Hacker News new | ask | show | jobs
by mrcrassic 3858 days ago
Linus's comments make a lot of sense but the fact of the matter is this: a number is a number is a number. If I run the same "flawed" benchmark suite on last year's iPhone 5, it will tell me that, yes, its CPU is indeed slower than that of a 6S. The tests might not holistically represent real-world usage but they output just enough data to tell me quantitatively how much better one phone performs over another in a vacuum.

The "real" benchmark; actually running automation on a cross section of phones against a few popular apps, would probably be a more useful test. But Anandtrch and their cohorts don't seem to agree.

2 comments

i wasn't really referring to linus's comments although he is pretty much spot on, i hate to say (i have no great love for him XD).

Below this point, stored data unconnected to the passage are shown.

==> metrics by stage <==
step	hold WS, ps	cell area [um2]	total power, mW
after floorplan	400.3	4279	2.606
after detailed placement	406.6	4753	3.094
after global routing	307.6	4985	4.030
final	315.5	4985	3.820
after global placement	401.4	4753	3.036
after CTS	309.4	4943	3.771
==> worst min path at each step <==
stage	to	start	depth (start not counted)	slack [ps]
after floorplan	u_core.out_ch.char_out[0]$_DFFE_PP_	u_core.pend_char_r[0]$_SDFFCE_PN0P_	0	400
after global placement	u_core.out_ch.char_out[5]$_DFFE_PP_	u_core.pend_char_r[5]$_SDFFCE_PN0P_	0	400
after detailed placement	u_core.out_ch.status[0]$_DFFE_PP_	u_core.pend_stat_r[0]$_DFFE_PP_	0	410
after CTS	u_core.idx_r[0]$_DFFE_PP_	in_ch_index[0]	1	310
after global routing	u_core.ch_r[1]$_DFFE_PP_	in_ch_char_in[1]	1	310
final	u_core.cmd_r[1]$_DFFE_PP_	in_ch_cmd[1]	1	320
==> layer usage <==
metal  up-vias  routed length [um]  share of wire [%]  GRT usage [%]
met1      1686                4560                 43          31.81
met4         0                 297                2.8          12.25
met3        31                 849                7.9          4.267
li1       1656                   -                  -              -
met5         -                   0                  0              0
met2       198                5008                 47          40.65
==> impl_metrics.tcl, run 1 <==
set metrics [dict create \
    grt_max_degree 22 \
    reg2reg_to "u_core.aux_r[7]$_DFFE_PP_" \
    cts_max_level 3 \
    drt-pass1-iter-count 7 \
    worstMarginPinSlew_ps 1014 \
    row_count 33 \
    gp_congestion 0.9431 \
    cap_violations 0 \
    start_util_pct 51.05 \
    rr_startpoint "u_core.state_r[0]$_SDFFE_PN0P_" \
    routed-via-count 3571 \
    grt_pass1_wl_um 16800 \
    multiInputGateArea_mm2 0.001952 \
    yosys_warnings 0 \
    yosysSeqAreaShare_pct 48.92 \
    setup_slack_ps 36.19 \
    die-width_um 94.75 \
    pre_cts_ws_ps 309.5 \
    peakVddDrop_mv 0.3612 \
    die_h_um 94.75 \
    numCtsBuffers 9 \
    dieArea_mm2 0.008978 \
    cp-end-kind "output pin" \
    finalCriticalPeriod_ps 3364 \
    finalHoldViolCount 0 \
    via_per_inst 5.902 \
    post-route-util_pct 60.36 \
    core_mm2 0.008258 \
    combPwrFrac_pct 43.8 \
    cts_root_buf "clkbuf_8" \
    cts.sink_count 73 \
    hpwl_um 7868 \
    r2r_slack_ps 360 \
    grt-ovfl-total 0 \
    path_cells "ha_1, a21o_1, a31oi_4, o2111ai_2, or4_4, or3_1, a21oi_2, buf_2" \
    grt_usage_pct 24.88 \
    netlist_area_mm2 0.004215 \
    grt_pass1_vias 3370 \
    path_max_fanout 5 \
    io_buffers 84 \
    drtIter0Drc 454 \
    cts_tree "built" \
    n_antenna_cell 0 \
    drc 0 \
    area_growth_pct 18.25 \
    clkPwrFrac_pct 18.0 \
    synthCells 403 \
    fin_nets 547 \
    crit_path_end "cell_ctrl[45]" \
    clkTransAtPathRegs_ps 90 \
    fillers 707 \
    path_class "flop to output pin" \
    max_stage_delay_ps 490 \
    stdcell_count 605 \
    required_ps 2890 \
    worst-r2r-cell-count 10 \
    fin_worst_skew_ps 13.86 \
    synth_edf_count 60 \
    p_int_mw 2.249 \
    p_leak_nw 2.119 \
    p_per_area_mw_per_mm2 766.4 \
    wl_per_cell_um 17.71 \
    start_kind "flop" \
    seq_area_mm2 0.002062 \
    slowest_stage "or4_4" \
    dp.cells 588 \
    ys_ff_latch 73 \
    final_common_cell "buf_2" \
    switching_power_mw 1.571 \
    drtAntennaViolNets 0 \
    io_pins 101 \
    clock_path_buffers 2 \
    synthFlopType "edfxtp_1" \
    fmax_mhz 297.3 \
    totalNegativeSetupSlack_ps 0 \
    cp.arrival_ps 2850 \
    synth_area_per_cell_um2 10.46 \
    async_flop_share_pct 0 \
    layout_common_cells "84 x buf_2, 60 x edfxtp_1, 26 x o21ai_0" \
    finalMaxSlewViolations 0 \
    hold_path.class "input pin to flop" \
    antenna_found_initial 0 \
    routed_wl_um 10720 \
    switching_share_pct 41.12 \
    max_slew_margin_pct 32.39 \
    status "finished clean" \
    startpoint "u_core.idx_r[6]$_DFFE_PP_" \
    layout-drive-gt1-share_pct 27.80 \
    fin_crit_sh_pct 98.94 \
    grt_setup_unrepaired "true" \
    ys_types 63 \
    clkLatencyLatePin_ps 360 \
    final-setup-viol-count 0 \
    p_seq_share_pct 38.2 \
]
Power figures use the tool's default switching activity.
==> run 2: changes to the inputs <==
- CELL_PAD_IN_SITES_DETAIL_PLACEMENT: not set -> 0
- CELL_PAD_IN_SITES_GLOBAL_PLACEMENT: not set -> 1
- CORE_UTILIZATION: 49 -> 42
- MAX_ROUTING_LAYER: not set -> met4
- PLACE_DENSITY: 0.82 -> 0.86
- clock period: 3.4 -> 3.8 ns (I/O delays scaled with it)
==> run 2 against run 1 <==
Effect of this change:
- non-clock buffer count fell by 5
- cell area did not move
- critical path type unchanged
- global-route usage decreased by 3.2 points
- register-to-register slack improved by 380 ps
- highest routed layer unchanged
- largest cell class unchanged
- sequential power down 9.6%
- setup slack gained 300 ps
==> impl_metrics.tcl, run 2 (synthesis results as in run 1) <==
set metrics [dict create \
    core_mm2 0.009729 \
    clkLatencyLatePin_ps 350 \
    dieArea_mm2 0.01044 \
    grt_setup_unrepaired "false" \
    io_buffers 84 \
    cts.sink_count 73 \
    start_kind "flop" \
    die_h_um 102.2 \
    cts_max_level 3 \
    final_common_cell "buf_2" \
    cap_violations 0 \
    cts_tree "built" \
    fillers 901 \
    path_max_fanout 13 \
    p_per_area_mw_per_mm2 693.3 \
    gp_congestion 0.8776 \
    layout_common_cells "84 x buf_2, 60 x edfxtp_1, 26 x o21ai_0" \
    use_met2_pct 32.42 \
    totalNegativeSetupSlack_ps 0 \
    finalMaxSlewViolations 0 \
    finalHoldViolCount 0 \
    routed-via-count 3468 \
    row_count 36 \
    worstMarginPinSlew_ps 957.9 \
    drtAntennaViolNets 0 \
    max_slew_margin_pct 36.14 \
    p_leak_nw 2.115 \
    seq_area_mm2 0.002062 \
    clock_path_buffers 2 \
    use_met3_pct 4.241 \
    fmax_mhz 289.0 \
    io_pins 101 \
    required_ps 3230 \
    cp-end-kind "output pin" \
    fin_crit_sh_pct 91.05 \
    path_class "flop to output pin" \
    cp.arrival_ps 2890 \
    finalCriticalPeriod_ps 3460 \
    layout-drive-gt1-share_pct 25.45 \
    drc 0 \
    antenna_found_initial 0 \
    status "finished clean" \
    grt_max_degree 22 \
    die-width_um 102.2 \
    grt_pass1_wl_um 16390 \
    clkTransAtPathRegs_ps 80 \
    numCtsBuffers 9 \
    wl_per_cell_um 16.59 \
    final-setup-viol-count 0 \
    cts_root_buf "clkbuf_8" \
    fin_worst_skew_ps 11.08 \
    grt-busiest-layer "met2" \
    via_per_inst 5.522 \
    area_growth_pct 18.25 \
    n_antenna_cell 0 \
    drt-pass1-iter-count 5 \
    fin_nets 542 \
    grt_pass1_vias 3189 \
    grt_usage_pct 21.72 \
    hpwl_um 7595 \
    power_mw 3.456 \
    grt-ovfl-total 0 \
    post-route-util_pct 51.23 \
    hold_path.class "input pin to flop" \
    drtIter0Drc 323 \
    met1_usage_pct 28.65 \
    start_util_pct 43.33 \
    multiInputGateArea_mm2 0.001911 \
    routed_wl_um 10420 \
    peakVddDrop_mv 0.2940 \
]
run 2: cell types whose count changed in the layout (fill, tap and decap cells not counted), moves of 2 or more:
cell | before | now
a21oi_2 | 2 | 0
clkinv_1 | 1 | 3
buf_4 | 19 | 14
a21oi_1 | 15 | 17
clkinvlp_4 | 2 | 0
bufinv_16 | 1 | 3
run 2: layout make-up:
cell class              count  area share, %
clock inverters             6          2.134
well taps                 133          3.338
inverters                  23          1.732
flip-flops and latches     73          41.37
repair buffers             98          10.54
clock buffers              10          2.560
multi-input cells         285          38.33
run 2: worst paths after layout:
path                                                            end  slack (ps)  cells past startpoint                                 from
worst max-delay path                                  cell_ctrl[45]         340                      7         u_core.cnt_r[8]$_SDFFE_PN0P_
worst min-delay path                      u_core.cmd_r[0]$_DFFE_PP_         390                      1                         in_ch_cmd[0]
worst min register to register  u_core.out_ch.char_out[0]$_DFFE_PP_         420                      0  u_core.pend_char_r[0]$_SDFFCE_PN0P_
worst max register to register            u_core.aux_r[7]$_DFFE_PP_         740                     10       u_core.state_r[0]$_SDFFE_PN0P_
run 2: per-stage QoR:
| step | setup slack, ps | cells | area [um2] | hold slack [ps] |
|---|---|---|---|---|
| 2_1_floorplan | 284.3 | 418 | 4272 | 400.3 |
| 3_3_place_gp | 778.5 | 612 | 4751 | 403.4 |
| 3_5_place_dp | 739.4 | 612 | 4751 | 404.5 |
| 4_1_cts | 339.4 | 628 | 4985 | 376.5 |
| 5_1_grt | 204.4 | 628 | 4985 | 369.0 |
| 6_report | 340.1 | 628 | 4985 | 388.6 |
### config.mk
export PLATFORM = sky130hd
export DESIGN_NAME = hbc_ram
export DESIGN_NICKNAME = d
export VERILOG_FILES = /design/src/hbc_ram.sv
export SDC_FILE = /design/constraint.sdc
export NUM_CORES = 1
export LEC_CHECK = 0
export ABC_AREA = 1
export BUFFER_PORTS_ARGS = -buffer_cell sky130_fd_sc_hd__buf_4
export CORE_MARGIN = 3
export CORE_UTILIZATION = 50
export DETAILED_ROUTE_END_ITERATION = 8
export HOLD_SLACK_MARGIN = 0.06
export PLACE_DENSITY = 0.67
export SLEW_MARGIN = 10
export SYNTH_ARGS = -nofsm -noshare
export SYNTH_HDL_FRONTEND = slang
export SYNTH_SLANG_ARGS = --single-unit
### constraint.sdc
create_clock -name aclk -period 1.9 [get_ports aclk]
set_input_delay 0.19 -clock aclk [delete_from_list [all_inputs] [get_ports aclk]]
set_output_delay 0.19 -clock aclk [all_outputs]
set_load 0.05 [all_outputs]
$ cat src/hbc_pkg.sv
// Shared types and codes of the hashed buffer cache tag engine.
package hbc_pkg;

    // Fixed field widths of the request and result transfers
    localparam int unsigned KEY_W       = 32;
    localparam int unsigned STAMP_W     = 32;
    localparam int unsigned ENTRY_IDX_W = 7;
    localparam int unsigned MODE_W      = 2;
    localparam int unsigned STATUS_W    = 3;

    // Request modes
    localparam logic [MODE_W-1:0] MODE_GET     = 2'd0;
    localparam logic [MODE_W-1:0] MODE_RELEASE = 2'd1;
    localparam logic [MODE_W-1:0] MODE_PIN     = 2'd2;
    localparam logic [MODE_W-1:0] MODE_UNPIN   = 2'd3;

    // Result status codes
    localparam logic [STATUS_W-1:0] STATUS_DONE      = 3'd0;
    localparam logic [STATUS_W-1:0] STATUS_ALLOC     = 3'd1;
    localparam logic [STATUS_W-1:0] STATUS_NO_FREE   = 3'd2;
    localparam logic [STATUS_W-1:0] STATUS_UNDERFLOW = 3'd3;
    localparam logic [STATUS_W-1:0] STATUS_OVERFLOW  = 3'd4;

    typedef struct packed {
        logic [MODE_W-1:0]      mode;
        logic [KEY_W-1:0]       device;
        logic [KEY_W-1:0]       block_number;
        logic [ENTRY_IDX_W-1:0] entry_index;
        logic [STAMP_W-1:0]     now;
    } hbc_req_t;

    typedef struct packed {
        logic [STATUS_W-1:0]    status;
        logic [ENTRY_IDX_W-1:0] result_index;
        logic                   need_disk_read;
    } hbc_rsp_t;

endpackage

you are right that numbers are numbers, but that says nothing about what they mean or measure. i can write a program that has benchmark in its name and just pulls any old number out, like how many millseconds since the last hour ticked over and give that back as a number. you will get meaningless results.

the argument the author of the geek bench software makes sounds kind of valid but there is something i learned many years ago about optimisation and performance. measurement trumps everything. given that the futuremark physics demo uses bullet physics, complete with its own tight inner loops is a great example of a measurement showing that this benchmark does not correlate with real world uses. the large number of other benchmarks that agree are even more data to support that argument.

that being said his argument is technically baseless afaik too. no app, not even a simple renderer of a blank screen will spend all of its time inside of a short tight innermost loop - it will spend its time bouncing between multiple of them, doing a lot of waiting and having its time stolen at any given point by the OS. i'd be curious to know how he thinks these behaviours will go away in the future? the i-cache setup and L1 cache sizes are not enough for even some quite simple loops even if they are 8-way associative and bristling with all the latest features - its often quite trivial to construct pathologically bad cases using common programming practices - e.g. writing your code using objective-c or swift there is a lot of scope for cache missing and pollution. i can go into excruciating detail about this if you are interested and provide repeatable experiments to back my claims, i've done plenty of work on these things writing and optimising code... but this is long already. :)

Sure, measuring one iPhone against the next makes some sense with synthetic browser benchmarks, but I think where the hype breaks down is in using that browser benchmark to say that the iPad Pro can squash any other portable device out there. At the very least these benchmark results indicate that it's (surprise!) more of a mixed bag than has been reported.

Regarding the need for a "real" benchmark, from the article:

"While Geek Bench 3 attempts to create what its makers think is an accurate measure of CPU performance using seconds-long “real world” algorithms, BAPCo’s approach is actually more “real world.” BAPCo’s consortium of mostly hardware makers set out to create workloads across all the different platforms that would simulate what a person does, such as actually editing a photo with HDR, browsing the web, or sending email."

The author goes on to concede that they have custom apps for each platform to accomplish this task, but it seems that the TabletMark developers are aware of the exact issue you raise.